◆ **Exercise directions**: Print, in exact form, the lines below from the one containing "export VERILOG_FILES = /design/flow/design.v" through the one containing "set_load 0.01 [all_outputs]", and omit all others.

◆ **Dataset entries**:
-- Opening Marker --
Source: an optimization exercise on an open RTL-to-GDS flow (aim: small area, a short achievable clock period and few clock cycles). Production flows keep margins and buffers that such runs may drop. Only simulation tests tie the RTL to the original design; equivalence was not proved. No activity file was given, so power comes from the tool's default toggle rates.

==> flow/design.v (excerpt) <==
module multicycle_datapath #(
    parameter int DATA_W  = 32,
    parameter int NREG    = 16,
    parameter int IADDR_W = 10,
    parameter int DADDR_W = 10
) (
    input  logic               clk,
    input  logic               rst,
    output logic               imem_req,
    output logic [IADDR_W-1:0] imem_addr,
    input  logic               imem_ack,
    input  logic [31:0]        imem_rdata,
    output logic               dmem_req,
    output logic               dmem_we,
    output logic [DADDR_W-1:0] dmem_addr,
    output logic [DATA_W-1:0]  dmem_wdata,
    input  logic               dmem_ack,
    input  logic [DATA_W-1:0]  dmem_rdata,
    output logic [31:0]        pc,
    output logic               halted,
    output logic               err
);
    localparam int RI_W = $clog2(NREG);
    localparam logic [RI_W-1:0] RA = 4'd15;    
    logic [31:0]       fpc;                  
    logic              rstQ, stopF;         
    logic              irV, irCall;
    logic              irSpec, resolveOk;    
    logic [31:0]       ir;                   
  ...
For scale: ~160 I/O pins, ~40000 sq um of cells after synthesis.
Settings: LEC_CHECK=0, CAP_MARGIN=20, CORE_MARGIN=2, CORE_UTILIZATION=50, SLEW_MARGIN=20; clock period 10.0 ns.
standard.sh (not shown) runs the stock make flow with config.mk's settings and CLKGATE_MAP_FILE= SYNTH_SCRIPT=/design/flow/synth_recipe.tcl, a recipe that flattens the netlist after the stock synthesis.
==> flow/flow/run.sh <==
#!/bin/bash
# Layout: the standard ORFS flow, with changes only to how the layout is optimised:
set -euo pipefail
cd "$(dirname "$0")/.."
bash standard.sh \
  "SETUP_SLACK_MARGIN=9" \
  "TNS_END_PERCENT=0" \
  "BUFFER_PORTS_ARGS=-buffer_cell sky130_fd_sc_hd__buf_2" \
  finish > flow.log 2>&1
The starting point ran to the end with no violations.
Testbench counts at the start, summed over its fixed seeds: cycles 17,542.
-- Closing Marker --
-- Opening Marker --
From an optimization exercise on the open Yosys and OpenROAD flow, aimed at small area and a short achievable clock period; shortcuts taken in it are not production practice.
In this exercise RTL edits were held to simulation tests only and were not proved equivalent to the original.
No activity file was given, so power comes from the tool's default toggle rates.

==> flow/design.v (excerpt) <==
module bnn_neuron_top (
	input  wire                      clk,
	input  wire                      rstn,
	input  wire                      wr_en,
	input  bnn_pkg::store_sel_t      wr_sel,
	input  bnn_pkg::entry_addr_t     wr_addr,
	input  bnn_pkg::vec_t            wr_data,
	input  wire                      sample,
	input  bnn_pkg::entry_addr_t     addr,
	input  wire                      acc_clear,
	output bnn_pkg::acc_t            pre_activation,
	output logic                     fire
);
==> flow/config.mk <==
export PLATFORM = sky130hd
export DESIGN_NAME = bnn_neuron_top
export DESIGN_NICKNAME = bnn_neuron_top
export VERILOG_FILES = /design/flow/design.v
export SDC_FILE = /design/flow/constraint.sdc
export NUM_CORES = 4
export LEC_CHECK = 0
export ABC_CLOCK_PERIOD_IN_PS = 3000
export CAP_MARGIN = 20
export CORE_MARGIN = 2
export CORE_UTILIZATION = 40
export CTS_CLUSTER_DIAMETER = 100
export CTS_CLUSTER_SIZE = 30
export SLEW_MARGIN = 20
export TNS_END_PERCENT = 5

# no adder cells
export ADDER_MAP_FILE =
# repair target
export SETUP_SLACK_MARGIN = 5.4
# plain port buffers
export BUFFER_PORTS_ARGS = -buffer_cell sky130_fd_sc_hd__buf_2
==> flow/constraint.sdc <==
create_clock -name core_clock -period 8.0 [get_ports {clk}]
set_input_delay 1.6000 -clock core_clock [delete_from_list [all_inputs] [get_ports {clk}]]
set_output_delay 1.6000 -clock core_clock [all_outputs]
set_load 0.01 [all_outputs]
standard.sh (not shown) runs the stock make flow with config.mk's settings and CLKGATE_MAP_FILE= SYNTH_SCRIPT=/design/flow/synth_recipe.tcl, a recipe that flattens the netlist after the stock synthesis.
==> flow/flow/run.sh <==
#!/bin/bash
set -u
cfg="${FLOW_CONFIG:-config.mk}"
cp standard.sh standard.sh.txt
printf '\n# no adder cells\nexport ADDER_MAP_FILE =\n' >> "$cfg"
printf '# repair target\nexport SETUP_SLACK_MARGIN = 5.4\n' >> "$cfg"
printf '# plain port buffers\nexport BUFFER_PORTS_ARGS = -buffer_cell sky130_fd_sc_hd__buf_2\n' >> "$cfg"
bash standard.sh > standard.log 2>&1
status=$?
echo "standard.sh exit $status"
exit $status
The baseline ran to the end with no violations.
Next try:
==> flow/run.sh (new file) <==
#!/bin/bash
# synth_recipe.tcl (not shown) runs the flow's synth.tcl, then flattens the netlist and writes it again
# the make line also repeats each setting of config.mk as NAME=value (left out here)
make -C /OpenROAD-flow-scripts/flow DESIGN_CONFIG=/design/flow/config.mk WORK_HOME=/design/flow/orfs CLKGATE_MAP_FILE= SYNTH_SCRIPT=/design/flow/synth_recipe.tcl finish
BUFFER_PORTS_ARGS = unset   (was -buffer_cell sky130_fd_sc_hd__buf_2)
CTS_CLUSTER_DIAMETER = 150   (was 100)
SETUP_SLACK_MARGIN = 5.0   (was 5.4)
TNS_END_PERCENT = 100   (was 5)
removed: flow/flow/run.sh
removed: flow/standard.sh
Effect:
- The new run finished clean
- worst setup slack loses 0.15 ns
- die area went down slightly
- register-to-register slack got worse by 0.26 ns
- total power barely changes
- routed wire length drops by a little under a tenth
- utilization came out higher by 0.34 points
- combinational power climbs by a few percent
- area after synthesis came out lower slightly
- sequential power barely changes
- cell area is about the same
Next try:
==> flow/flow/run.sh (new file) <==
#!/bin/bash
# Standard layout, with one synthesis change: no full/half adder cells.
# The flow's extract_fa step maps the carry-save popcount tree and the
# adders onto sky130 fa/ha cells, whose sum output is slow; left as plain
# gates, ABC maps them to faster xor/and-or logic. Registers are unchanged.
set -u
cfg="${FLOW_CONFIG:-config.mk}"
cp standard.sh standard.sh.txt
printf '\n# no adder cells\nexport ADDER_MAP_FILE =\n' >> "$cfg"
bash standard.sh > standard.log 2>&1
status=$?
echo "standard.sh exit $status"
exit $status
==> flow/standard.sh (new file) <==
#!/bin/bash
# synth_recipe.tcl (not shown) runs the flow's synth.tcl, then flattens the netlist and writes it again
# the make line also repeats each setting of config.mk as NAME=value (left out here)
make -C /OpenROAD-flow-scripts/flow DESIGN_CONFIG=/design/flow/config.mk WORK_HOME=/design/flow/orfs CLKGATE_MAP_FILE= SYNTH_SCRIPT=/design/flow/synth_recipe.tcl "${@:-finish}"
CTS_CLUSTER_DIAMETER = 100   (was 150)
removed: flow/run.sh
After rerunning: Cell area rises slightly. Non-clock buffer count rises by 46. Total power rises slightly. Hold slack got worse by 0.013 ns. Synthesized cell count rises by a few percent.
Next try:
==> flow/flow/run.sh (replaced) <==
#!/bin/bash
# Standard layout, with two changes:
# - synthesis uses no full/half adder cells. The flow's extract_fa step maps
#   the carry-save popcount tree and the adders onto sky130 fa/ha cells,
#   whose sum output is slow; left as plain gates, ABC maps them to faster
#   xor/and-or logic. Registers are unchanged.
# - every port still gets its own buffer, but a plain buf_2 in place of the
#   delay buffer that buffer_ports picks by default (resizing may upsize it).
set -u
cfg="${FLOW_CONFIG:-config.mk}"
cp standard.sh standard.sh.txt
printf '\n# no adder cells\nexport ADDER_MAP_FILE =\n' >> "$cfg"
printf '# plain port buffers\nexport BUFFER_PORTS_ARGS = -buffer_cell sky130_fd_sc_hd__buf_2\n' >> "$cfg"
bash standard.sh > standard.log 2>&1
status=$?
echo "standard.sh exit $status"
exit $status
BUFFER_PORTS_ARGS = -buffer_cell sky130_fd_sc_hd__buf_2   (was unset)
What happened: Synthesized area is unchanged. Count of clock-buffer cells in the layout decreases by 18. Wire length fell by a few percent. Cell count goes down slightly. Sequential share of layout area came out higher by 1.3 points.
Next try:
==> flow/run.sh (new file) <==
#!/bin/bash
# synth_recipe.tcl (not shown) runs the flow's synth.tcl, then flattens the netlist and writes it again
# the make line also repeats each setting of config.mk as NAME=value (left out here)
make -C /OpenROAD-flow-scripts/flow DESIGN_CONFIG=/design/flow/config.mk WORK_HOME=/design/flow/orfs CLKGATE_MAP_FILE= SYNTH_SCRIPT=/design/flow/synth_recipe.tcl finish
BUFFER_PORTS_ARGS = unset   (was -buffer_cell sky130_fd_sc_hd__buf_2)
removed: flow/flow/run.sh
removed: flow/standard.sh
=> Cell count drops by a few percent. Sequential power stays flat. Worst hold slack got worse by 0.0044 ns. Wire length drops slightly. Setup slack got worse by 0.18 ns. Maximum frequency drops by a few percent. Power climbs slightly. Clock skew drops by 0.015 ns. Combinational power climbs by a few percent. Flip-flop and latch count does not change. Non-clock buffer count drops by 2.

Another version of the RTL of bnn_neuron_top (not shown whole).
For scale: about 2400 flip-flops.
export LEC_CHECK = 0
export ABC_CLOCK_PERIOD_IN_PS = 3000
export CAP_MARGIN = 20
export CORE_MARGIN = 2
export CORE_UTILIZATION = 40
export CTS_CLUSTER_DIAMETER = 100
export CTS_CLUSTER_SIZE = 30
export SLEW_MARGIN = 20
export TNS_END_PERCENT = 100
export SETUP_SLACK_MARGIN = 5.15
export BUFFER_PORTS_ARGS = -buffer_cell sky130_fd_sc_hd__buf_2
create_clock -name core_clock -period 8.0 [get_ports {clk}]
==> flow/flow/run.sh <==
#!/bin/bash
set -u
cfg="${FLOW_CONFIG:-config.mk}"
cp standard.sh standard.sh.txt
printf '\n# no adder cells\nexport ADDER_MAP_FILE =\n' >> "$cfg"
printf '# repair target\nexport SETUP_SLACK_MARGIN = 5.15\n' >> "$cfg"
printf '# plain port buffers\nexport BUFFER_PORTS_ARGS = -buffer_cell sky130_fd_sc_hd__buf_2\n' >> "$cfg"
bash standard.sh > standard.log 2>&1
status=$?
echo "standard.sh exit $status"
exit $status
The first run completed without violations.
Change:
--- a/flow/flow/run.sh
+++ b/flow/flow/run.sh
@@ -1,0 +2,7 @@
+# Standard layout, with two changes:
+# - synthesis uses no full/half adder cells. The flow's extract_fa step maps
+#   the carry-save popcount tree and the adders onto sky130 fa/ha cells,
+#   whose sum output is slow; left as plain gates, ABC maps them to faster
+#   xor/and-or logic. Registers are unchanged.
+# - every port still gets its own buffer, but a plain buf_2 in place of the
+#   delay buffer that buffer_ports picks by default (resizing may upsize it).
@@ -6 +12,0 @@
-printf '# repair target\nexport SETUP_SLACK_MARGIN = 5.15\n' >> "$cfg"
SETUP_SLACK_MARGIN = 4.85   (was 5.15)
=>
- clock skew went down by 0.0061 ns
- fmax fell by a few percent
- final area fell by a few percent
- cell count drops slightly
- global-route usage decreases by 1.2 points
-- Closing Marker --
◆ **Written answer**:
export VERILOG_FILES = /design/flow/design.v
export SDC_FILE = /design/flow/constraint.sdc
export NUM_CORES = 4
export LEC_CHECK = 0
export ABC_CLOCK_PERIOD_IN_PS = 3000
export CAP_MARGIN = 20
export CORE_MARGIN = 2
export CORE_UTILIZATION = 40
export CTS_CLUSTER_DIAMETER = 100
export CTS_CLUSTER_SIZE = 30
export SLEW_MARGIN = 20
export TNS_END_PERCENT = 5

# no adder cells
export ADDER_MAP_FILE =
# repair target
export SETUP_SLACK_MARGIN = 5.4
# plain port buffers
export BUFFER_PORTS_ARGS = -buffer_cell sky130_fd_sc_hd__buf_2
==> flow/constraint.sdc <==
create_clock -name core_clock -period 8.0 [get_ports {clk}]
set_input_delay 1.6000 -clock core_clock [delete_from_list [all_inputs] [get_ports {clk}]]
set_output_delay 1.6000 -clock core_clock [all_outputs]
set_load 0.01 [all_outputs]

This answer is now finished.